• To do
Determine the number of lines in the data below that contain the string "metal", and respond with that number alone.

=== Exercise data ===

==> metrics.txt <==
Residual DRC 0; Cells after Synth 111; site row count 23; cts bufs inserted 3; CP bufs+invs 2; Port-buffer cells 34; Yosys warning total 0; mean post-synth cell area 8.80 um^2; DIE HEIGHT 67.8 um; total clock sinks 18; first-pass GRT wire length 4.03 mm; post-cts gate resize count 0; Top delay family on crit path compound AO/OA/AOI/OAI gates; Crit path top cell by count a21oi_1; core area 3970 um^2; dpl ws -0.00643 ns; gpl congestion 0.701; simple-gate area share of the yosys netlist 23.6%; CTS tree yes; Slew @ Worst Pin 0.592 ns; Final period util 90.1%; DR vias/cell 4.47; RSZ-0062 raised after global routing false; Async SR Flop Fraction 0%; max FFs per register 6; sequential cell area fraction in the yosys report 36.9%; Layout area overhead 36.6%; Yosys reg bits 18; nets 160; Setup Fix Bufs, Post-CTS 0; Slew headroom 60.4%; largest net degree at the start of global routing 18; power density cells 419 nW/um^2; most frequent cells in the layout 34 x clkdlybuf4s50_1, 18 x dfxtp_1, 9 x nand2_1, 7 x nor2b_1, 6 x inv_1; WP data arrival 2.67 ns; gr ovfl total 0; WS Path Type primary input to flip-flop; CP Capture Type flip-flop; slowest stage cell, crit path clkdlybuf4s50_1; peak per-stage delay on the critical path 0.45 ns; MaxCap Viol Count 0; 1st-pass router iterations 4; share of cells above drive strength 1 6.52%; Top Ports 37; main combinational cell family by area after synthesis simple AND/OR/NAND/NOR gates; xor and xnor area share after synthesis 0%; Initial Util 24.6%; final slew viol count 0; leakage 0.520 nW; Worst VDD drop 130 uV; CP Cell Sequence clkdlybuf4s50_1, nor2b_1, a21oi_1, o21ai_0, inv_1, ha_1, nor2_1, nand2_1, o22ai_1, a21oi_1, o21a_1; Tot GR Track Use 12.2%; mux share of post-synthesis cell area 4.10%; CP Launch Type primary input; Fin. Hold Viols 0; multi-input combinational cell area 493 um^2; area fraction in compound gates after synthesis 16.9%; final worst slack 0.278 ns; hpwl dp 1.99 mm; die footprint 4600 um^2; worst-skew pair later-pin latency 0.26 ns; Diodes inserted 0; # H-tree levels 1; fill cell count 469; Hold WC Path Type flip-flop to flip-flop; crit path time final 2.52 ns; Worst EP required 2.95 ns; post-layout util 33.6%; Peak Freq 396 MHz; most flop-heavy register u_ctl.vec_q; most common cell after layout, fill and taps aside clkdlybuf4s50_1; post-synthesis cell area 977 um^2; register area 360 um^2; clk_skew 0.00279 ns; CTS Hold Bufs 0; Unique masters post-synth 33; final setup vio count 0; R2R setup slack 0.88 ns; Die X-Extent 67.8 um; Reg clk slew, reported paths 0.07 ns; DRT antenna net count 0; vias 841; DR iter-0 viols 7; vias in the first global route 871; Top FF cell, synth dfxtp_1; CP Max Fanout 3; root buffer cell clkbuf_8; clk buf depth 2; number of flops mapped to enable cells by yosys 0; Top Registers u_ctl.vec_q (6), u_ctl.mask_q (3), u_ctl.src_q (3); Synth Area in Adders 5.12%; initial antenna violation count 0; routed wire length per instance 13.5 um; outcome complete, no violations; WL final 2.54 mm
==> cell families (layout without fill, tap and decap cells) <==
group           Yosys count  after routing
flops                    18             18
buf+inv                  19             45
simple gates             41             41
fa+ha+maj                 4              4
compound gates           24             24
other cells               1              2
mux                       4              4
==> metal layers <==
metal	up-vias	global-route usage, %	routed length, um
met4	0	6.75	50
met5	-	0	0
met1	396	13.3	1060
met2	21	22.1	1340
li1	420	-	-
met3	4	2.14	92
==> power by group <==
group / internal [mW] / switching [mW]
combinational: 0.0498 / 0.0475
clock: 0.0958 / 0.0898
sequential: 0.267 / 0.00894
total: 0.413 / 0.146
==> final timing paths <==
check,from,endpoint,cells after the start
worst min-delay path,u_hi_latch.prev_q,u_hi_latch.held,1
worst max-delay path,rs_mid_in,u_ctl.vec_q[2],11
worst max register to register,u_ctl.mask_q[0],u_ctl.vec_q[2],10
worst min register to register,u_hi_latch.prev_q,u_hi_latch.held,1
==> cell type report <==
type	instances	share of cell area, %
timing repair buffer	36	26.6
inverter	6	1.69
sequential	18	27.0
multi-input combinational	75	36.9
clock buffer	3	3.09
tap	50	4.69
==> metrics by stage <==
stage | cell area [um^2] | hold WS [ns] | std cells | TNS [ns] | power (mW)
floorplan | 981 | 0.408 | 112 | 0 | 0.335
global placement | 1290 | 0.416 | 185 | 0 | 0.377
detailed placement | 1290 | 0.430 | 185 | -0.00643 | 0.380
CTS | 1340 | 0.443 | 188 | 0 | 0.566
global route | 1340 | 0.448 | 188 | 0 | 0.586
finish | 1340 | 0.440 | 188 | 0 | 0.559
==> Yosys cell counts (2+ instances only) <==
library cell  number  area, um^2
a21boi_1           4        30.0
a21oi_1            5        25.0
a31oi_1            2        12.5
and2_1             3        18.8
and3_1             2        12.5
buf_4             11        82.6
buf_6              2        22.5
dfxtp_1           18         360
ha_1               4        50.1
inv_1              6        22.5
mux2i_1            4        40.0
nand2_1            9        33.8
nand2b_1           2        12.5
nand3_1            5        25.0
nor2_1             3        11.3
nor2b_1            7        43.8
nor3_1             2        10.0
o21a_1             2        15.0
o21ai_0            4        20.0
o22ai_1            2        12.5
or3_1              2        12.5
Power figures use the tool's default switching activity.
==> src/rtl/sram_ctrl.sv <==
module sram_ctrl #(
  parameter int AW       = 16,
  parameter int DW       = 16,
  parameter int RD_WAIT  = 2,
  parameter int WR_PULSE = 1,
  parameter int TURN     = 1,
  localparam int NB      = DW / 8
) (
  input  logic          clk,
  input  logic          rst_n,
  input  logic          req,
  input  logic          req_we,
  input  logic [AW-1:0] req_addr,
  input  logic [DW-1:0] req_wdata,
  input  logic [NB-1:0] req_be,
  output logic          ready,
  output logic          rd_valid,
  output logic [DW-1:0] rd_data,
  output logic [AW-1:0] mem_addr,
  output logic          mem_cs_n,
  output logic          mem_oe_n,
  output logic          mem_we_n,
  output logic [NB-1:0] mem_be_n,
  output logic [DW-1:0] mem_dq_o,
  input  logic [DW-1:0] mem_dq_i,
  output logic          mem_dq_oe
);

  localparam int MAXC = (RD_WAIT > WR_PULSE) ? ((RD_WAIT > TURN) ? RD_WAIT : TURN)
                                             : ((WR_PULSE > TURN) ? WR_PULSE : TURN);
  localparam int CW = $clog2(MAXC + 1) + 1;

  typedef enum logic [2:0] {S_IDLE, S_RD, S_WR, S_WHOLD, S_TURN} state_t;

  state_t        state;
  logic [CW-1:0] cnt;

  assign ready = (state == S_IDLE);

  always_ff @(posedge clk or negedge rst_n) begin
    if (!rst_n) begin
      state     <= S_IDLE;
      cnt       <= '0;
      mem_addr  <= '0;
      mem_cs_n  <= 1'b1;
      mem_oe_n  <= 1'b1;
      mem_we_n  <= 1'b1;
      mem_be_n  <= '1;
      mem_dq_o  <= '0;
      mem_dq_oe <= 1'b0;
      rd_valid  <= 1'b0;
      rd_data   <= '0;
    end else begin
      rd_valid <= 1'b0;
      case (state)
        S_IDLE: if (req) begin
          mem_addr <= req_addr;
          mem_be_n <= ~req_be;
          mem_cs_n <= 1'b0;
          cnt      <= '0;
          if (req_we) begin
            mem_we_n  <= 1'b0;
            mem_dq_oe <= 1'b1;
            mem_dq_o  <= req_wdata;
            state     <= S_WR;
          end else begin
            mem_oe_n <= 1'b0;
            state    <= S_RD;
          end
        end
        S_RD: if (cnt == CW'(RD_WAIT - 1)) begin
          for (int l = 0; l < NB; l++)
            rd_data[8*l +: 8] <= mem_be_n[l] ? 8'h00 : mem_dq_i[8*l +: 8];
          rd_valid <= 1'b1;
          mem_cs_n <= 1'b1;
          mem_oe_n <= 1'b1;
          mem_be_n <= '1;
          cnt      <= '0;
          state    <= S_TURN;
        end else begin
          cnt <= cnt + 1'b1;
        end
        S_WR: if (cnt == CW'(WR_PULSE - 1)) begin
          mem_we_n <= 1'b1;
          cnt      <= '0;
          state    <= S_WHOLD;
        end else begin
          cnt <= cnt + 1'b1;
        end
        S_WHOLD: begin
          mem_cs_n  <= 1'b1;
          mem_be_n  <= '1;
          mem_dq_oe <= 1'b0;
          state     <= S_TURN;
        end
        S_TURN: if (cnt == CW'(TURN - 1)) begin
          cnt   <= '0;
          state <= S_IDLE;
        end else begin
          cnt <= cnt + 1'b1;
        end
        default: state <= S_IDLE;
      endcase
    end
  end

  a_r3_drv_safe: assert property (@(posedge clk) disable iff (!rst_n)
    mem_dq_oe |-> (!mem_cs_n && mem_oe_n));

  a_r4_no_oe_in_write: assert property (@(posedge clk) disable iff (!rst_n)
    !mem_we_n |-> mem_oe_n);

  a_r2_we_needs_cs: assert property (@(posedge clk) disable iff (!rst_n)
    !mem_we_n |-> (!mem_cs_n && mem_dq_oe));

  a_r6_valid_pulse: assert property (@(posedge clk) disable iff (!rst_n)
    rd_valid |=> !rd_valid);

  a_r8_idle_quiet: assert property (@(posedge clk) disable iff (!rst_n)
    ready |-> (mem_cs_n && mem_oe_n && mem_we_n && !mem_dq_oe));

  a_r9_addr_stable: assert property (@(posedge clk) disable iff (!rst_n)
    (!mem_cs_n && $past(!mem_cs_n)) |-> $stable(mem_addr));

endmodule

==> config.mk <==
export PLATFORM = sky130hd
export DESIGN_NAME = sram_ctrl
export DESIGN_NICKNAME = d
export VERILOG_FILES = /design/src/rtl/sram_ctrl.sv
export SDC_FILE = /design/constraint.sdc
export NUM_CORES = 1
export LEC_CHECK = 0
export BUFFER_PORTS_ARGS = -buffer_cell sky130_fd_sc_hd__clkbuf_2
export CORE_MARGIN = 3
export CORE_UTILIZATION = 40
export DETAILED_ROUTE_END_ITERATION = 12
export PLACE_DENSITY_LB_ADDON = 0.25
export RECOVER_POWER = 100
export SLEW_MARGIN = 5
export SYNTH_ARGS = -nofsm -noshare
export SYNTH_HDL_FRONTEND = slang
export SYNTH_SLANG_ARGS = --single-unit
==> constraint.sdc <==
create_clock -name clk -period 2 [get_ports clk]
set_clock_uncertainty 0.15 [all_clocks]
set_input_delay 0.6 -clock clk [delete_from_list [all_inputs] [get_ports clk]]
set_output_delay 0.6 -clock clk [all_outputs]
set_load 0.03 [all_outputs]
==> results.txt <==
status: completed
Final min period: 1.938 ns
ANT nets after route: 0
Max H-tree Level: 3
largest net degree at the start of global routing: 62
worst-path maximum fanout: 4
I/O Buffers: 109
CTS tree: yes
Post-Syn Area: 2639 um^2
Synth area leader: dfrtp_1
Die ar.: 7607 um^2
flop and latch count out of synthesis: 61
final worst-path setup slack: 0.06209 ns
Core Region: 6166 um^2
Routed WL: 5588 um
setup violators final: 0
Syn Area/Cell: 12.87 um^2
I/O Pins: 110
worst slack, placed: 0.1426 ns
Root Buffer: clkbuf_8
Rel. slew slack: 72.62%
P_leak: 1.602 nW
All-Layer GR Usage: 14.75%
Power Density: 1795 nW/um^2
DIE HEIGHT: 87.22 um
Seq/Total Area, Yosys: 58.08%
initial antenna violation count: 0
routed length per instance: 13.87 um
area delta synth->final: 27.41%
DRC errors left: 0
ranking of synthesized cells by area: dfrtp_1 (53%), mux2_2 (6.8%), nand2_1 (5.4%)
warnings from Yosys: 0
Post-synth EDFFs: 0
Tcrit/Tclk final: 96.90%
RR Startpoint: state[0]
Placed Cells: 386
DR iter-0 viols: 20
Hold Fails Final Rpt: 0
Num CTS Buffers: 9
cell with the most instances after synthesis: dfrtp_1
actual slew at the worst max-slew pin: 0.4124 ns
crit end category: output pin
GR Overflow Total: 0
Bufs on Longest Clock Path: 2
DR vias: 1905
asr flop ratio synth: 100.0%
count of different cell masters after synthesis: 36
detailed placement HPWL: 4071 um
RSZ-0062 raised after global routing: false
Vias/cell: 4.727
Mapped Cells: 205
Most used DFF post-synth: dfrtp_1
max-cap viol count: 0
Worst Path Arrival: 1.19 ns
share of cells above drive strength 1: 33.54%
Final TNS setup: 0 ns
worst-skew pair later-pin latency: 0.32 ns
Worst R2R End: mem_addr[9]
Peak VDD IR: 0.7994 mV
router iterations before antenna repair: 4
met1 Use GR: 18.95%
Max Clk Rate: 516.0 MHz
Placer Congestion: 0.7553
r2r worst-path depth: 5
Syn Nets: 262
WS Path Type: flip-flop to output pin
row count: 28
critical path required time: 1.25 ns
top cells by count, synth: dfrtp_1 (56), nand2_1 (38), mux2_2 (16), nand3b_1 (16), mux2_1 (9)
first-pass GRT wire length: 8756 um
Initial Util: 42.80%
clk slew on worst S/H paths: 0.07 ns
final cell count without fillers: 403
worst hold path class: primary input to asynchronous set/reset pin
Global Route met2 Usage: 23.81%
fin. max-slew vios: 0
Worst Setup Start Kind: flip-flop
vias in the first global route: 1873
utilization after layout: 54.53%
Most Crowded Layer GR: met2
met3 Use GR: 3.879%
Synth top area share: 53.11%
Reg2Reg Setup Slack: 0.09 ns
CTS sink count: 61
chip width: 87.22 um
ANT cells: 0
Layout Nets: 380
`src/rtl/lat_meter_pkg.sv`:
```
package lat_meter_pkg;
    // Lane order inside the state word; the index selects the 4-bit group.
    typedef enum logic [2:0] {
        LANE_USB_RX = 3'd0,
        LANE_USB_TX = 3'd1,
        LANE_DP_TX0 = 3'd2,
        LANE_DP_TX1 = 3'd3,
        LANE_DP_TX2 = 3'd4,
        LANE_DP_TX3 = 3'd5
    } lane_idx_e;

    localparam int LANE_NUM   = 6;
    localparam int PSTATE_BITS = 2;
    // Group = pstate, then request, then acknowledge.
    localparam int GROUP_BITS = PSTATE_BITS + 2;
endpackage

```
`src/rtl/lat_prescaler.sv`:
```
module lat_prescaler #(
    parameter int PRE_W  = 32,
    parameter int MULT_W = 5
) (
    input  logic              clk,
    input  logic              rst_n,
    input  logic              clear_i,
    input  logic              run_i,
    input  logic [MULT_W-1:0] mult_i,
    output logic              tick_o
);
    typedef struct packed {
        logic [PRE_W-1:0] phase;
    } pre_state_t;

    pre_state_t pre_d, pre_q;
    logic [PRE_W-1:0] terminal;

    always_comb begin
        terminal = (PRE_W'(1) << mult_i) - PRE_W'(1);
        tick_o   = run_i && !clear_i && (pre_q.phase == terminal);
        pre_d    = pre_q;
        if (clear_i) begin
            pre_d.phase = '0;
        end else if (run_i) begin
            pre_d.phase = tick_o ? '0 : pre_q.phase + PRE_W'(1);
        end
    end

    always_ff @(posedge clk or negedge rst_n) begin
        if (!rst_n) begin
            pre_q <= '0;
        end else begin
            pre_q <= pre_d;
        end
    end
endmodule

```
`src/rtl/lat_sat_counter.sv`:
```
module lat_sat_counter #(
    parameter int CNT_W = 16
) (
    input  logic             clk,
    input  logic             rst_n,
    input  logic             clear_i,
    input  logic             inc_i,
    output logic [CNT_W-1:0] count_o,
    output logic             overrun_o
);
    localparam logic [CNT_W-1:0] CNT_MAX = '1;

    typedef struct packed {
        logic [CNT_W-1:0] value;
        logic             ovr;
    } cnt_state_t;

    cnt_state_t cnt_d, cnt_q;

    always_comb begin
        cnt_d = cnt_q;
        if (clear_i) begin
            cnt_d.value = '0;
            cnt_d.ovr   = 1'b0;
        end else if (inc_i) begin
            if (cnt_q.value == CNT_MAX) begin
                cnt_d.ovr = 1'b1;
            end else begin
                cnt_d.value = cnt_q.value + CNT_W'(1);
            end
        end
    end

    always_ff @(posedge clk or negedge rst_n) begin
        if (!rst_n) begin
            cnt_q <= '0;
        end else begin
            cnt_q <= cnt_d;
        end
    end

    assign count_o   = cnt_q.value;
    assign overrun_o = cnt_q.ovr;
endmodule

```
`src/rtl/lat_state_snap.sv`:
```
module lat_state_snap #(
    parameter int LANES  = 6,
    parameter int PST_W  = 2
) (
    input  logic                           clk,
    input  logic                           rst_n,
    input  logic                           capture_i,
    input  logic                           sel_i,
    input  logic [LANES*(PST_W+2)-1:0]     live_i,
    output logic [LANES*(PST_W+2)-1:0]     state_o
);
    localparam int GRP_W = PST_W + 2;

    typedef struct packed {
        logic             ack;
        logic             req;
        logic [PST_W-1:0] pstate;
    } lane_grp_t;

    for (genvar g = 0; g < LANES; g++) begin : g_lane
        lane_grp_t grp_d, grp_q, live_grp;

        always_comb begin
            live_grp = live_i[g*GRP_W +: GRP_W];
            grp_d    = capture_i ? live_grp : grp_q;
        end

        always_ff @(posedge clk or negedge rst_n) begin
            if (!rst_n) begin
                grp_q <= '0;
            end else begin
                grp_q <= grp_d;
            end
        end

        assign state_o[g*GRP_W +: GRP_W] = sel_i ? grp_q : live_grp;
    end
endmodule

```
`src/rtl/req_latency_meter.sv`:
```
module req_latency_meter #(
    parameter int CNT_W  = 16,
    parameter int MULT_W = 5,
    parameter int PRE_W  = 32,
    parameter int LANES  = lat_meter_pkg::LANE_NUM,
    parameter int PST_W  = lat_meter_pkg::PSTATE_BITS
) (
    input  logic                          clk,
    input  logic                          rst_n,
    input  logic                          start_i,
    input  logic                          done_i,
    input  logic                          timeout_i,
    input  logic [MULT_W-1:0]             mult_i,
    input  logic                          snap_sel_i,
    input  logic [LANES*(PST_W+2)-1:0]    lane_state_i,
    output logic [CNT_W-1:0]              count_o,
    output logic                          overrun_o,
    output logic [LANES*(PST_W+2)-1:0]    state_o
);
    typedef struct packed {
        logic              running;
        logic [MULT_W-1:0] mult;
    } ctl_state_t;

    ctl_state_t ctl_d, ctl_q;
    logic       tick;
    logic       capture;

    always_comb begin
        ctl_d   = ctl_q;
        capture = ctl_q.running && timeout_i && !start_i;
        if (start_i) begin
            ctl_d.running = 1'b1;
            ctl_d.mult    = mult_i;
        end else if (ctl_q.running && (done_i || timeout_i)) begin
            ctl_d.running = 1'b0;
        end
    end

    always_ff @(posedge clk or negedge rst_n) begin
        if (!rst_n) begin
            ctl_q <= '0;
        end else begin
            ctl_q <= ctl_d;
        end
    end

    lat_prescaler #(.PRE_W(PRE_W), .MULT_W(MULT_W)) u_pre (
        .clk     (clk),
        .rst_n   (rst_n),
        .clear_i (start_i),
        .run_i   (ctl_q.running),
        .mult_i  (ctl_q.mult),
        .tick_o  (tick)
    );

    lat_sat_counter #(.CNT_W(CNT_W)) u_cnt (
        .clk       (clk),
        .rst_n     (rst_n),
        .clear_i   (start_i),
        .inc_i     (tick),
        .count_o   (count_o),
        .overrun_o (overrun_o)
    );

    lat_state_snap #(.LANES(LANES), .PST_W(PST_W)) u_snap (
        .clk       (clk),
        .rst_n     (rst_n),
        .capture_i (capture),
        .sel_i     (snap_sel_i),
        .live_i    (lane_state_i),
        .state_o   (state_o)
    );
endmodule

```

===

• Solution
2